Bladder cancer ranks as the 10th most prevalent global cancer, boasting over 573,000 new cases annually, with urothelial carcinoma (UC) constituting 90% of bladder tumors.1 Neoadjuvant chemotherapy (NAC), specifically platinum-based combinations, is the primary treatment for localized muscle-invasive bladder cancers (MIBC), enhancing survival outcomes.2,3 Despite advancements, recurrences remain a challenge, necessitating further research.

Immunotherapy is revolutionizing bladder cancer treatment, particularly in platinum-unfit patients.4 Promising trials such as PURE-01, ABACUS, and NABUCCO showed substantial pathological complete response rates with neoadjuvant immunotherapy.4 However, predicting treatment response remains an unmet clinical need, prompting ongoing investigations for novel biomarkers.

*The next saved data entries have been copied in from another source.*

==> ./run.sh <==
#!/bin/bash
# OpenROAD 26Q1-2900-gdf79404cd8, Yosys 0.63+post, stock flow scripts
make -C /OpenROAD-flow-scripts/flow DESIGN_CONFIG=/design/flow/config.mk WORK_HOME=/design/flow/orfs finish
==> ./constraint.sdc <==
current_design state_machine

set clk_period 1.6
set clk_io_pct 0.2

create_clock -name clk0 -period $clk_period [get_ports {clk}]

set non_clock_inputs [all_inputs -no_clocks]
set_input_delay [expr $clk_period * $clk_io_pct] -clock clk0 $non_clock_inputs
set_output_delay [expr $clk_period * $clk_io_pct] -clock clk0 [all_outputs]
==> ./config.mk <==
export PLATFORM = sky130hd
export DESIGN_NAME = state_machine
export DESIGN_NICKNAME = state_machine
export VERILOG_FILES = /design/flow/design.v
export SDC_FILE = /design/flow/constraint.sdc
export NUM_CORES = 4
export LEC_CHECK = 1
export CORE_AREA = 10 10 84 84
export DIE_AREA = 0 0 94 94
==> ./design.v <==
module cpu(clk,reset,s,load,in,out,N,V,Z,w);
  input         clk, reset, s, load;
  input [15:0]  in;
  output [15:0] out;
  output        N, V, Z, w;
  wire [15:0]   irout;
  wire [15:0]   sximm5, sximm8;
  wire [2:0]    opcode, readnum, writenum;
  wire [1:0]    op, ALUop, shift;
  wire [2:0]    nsel;  
  wire [1:0]    vsel;  
  wire          loada, loadb, asel, bsel, loadc, loads, write;
  wire [15:0]   mdata, C;
  wire [7:0]    PC;  
  wire [2:0]    stat_out;  
  assign mdata = 16'b0000000000000000;
  assign PC = 8'b00000000;
  vDFFE #(16) IR(clk, load, in, irout);
  instruction_decoder ID(irout, nsel, opcode, op, ALUop, sximm5, sximm8, shift, readnum, writenum);
  state_machine SM(clk, s, reset, opcode, op, vsel, loada, loadb, asel, bsel, loadc, loads, write, nsel, w);
  datapath DP(clk, readnum , vsel, loada, loadb, shift, asel, bsel, ALUop, loadc, loads,
              writenum, write, mdata, sximm8, PC, sximm5, stat_out, C);  
  assign Z = stat_out[0];  
  assign N = stat_out[1];  
  assign V = stat_out[2];  
  assign out = C;
endmodule
module instruction_decoder (irout, nsel, opcode, op, ALUop, sximm5, sximm8, shift, readnum, writenum);
  input [15:0]    irout;
  input [2:0]     nsel;
  output [15:0]   sximm5, sximm8;
  output [2:0]    opcode, readnum, writenum;
  output [1:0]    op, ALUop, shift;
  wire [7:0]      imm8 = irout[7:0];
  wire [4:0]      imm5 = irout [4:0];
  wire [2:0]      Rn = irout[10:8];
  wire [2:0]      Rd = irout[7:5];
  wire [2:0]      Rm = irout[2:0];
  Mux3 #(3) muxn(Rn, Rd, Rm, nsel, writenum);
  assign opcode = irout[15:13];
  assign op = irout[12:11];
  assign ALUop = irout[12:11];
  assign sximm5 = {{11{imm5[4]}}, imm5};
  assign sximm8 = {{8{imm8[7]}},imm8};
  assign shift = irout[4:3];
  assign readnum = writenum;
endmodule
module state_machine(clk, s, reset, opcode, op, vsel, loada, loadb, asel, bsel, loadc, loads, write, nsel, w);  
  input [2:0]       opcode;
  input [1:0]       op;
  input             clk, s, reset;
  output reg [2:0]  nsel;  
  output reg [1:0]  vsel;  
  output reg        loada, loadb, asel, bsel, loadc, loads, write;
  output reg        w;
  reg [3:0]         present_state, next_state;
  always @(posedge clk) begin
    if (reset) begin
      present_state = 4'b0000;
      next_state = 4'b0000;
      vsel = 2'b00;
      loada = 1'b0;
      loadb = 1'b0;
      asel = 1'b0;
      bsel = 1'b0;
      loadc = 1'b0;
      loads = 1'b0;
      write = 1'b0;
      nsel = 3'b000;
      w = 1'b1;
    end
    else begin
      case (present_state)
        4'b0000: if (s) begin
                 next_state = 4'b0001;
                 vsel = 2'b00;
                 loada = 1'b0;
                 loadb = 1'b0;
                 asel = 1'b0;
                 bsel = 1'b0;
                 loadc = 1'b0;
                 loads = 1'b0;
                 write = 1'b0;
                 nsel = 3'b000;
                 w = 1'b0;
               end
               else begin
                 next_state = 4'b0000;
                 vsel = 2'b00;
                 loada = 1'b0;
                 loadb = 1'b0;
                 asel = 1'b0;
                 bsel = 1'b0;
                 loadc = 1'b0;
                 loads = 1'b0;
                 write = 1'b0;
                 nsel = 3'b000;
                 w = 1'b1;
               end
        4'b0001: begin
                   if ({opcode,op} == 5'b11010) begin  
                     next_state = 4'b0010;
                   end
                   else if (({opcode,op} == 5'b11000) | ({opcode,op} == 5'b10111)) begin  
                     next_state = 4'b0100;
                   end
                   else begin  
                      next_state = 4'b0011;
                   end
                 end
        4'b0010: begin
                     nsel = 3'b100;  
                     vsel = 2'b10;  
                     write = 1'b1;
                     next_state = 4'b0000;
                  end
        4'b0011: begin
                 nsel = 3'b100;  
                 loada = 1'b1;
                 next_state = 4'b0100;
               end
        4'b0100: begin
                 nsel = 3'b001;  
                 loada = 1'b0;
                 loadb = 1'b1;
                 if ({opcode,op} == 5'b10100) begin  
                   next_state = 4'b0110;
                 end
                 else if ({opcode,op} == 5'b10101) begin  
                   next_state = 4'b0111;
                 end
                 else if ({opcode,op} == 5'b10110) begin  
                   next_state = 4'b1000;
                 end
                 else if ({opcode,op} == 5'b10111) begin  
                   next_state = 4'b1001;
                 end
                 else begin  
                   next_state = 4'b0101;
                 end
               end
        4'b0110: begin
                asel = 1'b0;  
                bsel = 1'b0;  
                loadb = 1'b0;
                loadc = 1'b1;
                next_state = 4'b1010;
              end
        4'b0111: begin
                asel = 1'b0;  
                bsel = 1'b0;  
                loadb = 1'b0;
                loadc = 1'b1;
                loads = 1'b1;  
                next_state = 4'b1010;
              end
        4'b1000: begin
                asel = 1'b0;  
                bsel = 1'b0;  
                loadb = 1'b0;
                loadc = 1'b1;
                next_state = 4'b1010;
              end
        4'b1001: begin
                asel = 1'b1;  
                bsel = 1'b0;  
                loadb = 1'b0;
                loadc = 1'b1;
                next_state = 4'b1010;
              end
        4'b0101: begin
                  asel = 1'b1;  
                  bsel = 1'b0;  
                  loadb = 1'b0;
                  loadc = 1'b1;
                  next_state = 4'b1010;
                end
        4'b1010: begin
                     nsel = 3'b010;  
                     vsel = 2'b00;  
                     write = 1'b1;
                     next_state = 4'b0000;
                   end
         default: begin
                  present_state = 4'b0000;
                  next_state = 4'b0000;
                  end
      endcase
    end
    present_state = next_state;
  end
endmodule
module Mux3(a2, a1, a0, s, out) ;
  parameter k = 16;  
  input [k-1:0]   a0, a1, a2;  
  input [2:0]     s;  
  output[k-1:0]   out;
  wire [k-1:0]    out = ({k{s[0]}} & a0) | ({k{s[1]}} & a1) | ({k{s[2]}} & a2);
endmodule
==> impl_metrics.json <==
{
  "status": "complete, no violations",
  "end_kind": "output port",
  "crit_family": "buffers and inverters",
  "dp_cells": 167,
  "grt_pass1_wl_um": 2939,
  "max_cap_violations": 0,
  "viasPerCell": 3.392,
  "seqCellArea_sq_um": 440.4,
  "antenna_found_initial": 0,
  "combPwrFrac_pct": 5.7,
  "ir_drop_mv": 0.6891,
  "avgSynthCellArea_sq_um": 9.661,
  "max_stage_delay_ps": 480,
  "cp.arrival_ps": 1080,
  "rsz0062_at_grt": "no",
  "netSwitchingFraction_pct": 18.03,
  "worst-r2r-setup-slack_ps": 500,
  "setup_viol": 0,
  "num_vias": 580,
  "gr-usage-all-layers_pct": 4.107,
  "fp.dieW_um": 94,
  "lay_top_cells": "dfxtp_1 (22), clkdlybuf4s50_1 (18), nor2_1 (14)",
  "ant_nets": 0,
  "die_y_um": 94,
  "seq_power_share_pct": 49.9,
  "cts.clk_slew.worst_paths_ps": 80,
  "cts_resized": 0,
  "numSynthFlops": 22,
  "path_class": "flop to output port",
  "cts_buffers": 3,
  "clock_path_buffers": 2,
  "row_count": 26,
  "p_leak_nw": 0.4033,
  "synth.distinct_cells": 25,
  "wl_um": 1737,
  "min_path_type": "flop to flop",
  "crit_path_start_kind": "flop",
  "area_growth_pct": 44.43,
  "warning_count": 25,
  "diodes": 0,
  "setup_ws_ps": 198.0,
  "hpwlAfterDp_um": 1395,
  "crit_buf_inv": 1,
  "synth_warnings": 1,
  "routed_wire_length_per_instance_um": 10.16,
  "drive_gt1_share_pct": 8.911,
  "period_needed_ps": 1402,
  "cts_tree": "yes",
  "synth_seq_share_pct": 57.70,
  "grt_max_degree": 14,
  "pwr-share-clk_pct": 44.3,
  "finalClockPeriodUsage_pct": 87.62,
  "die_area_sq_um": 8836,
  "clk_latency_ps": 260,
  "cts_setup_buffers": 0,
  "h-tree-depth": 1,
  "power.internal_mw": 0.9260,
  "ys_area_sq_um": 763.2,
  "fin_skew_ps": 8.585,
  "syn_inst": 79,
  "fillCellCount": 595,
  "pin_count": 21,
  "worstPathRequired_ps": 1280,
  "fmax_ghz": 0.7133,
  "design.core.area_sq_um": 5205,
  "root_buffer": "clkbuf_8",
  "gp_congestion": 0.7874,
  "p_switching_mw": 0.2037,
  "tns_ps": 0,
  "ys_cells": 79,
  "grt_pass1_vias": 600,
  "pre_cts_ws_ps": 144.6,
  "grt_remaining_overflow": 0,
  "worst-path-max-fanout": 2,
  "drtPass1Iterations": 4,
  "critPathSlowestCell": "clkdlybuf4s50_1",
  "cts_hold_buf": 0,
  "path_cells": "clkdlybuf4s50_1",
  "cts.sinks": 22,
  "instances_no_fill": 171,
  "drt_iter0_drc": 65,
  "initCoreUtil_pct": 14.66,
  "port-buffer-count": 18,
  "syn_area_sq_um": 763.2,
  "hold_violations": 0,
  "powerDensity_nw_per_um2": 1025,
  "maxSlewViolCount": 0,
  "combGateArea_sq_um": 296.5,
  "drc_errors": 0,
  "layout_top_cell": "dfxtp_1"
}
layer usage:
layer  track usage (%)  part of all wire [%]  wire length (um)  up-vias
met5                 0                     0                 0        -
met4            0.3797                  0.81                14        0
met3             1.858                   5.5                96        2
met1             5.879                    54               936      251
met2             5.703                    40               689       15
li1                  -                     -                 -      312
cell type report:
cell class | instances | share of cell area, %
sequential | 22 | 39.95
multi-input combinational | 52 | 26.90
timing repair buffer | 20 | 17.71
tap | 70 | 7.945
clock buffer | 3 | 3.746
clock inverter | 1 | 2.724
inverter | 3 | 1.022
path summary, 6_finish.rpt:
check,from,to,cells after the start
hold / removal,loadc,loadc,2
setup / recovery,nsel[1],nsel[1],1
hold reg to reg,loadc,loadc,2
setup reg to reg,present_state[7],loadb,3
power groups by stage:
stage / sequential [mW] / clock (mW) / combinational [mW]
finish: 0.564 / 0.501 / 0.0645
global route: 0.566 / 0.545 / 0.0721
CTS: 0.564 / 0.516 / 0.0653
cells in the mapped netlist:
| master | number | area, sq um |
|---|---|---|
| nor2_1 | 14 | 52.55 |
| a21oi_1 | 6 | 30.03 |
| nor2b_1 | 3 | 18.77 |
| and3b_1 | 1 | 8.760 |
| o21ai_0 | 3 | 15.01 |
| conb_1 | 1 | 3.750 |
| and4_1 | 1 | 8.760 |
| nand3b_1 | 2 | 15.01 |
| clkbuf_1 | 1 | 3.750 |
| nor4_1 | 1 | 6.260 |
| nor4_2 | 1 | 12.51 |
| nand2_1 | 5 | 18.77 |
| and4b_1 | 1 | 10.01 |
| nor4b_2 | 1 | 15.01 |
| inv_1 | 3 | 11.26 |
| nand3_1 | 1 | 5.000 |
| a31oi_1 | 2 | 12.51 |
| and2_1 | 1 | 6.260 |
| nor3b_2 | 1 | 12.51 |
| o211ai_1 | 1 | 7.510 |
| a211oi_1 | 1 | 7.510 |
| buf_4 | 2 | 15.01 |
| dfxtp_1 | 22 | 440.4 |
| o2111a_1 | 1 | 11.26 |
| nor3_1 | 3 | 15.01 |
registers in the layout (all words and copies together), names as in the netlist:
signal         count
present_state     11
nsel               3
asel               1
loada              1
loadb              1
loadc              1
loads              1
vsel               1
w                  1
write              1
stage by stage:
stage          instance area, sq um  hold WS, ps  util (%)  total power [mW]
3_3_place_gp                   1031        443.3     19.81            0.6425
3_5_place_dp                   1031        452.9     19.81            0.6413
6_report                       1102        460.7     21.18             1.130
4_1_cts                        1102        465.6     21.18             1.146
5_1_grt                        1102        496.7     21.18             1.183
2_1_floorplan                 767.0        392.4         -            0.6031
logic make-up after synthesis:
family | Yosys count | share of synthesized area, %
buffers and inverters | 6 | 3.933
DFF | 22 | 57.70
other | 1 | 0.4913
and+or+nand+nor | 36 | 26.88
AOI/OAI and AO/OA | 14 | 10.98
Power figures rest on the tool's default switching activity, not on a simulated workload.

Molecular and histological classifications have been explored, recognizing UC's heterogeneity with high tumor mutational burden (TMB) and genomic instability. Genomic sequencing, using techniques such as next-generation sequencing (NGS), may potentially play a key role in the diagnostic, staging, and therapeutic processes, enhancing clinical outcomes.5 The evolving genomic characterization of bladder tumors reveals distinct biological subtypes with varied mutational landscapes and related prognoses, opening avenues for targeted treatments. However, implementing complete gene sequencing for all patients in everyday practice can be challenging due to time, costs, and equipment constraints.5 Several papers explored alternative, cost-effective techniques like immunohistochemical analysis (IHC), in situ hybridization (ISH), and real-time PCR (qPCR).6,7

Our review focused on the evolution of molecular classifications in bladder cancer, evaluating their potential therapeutic implications.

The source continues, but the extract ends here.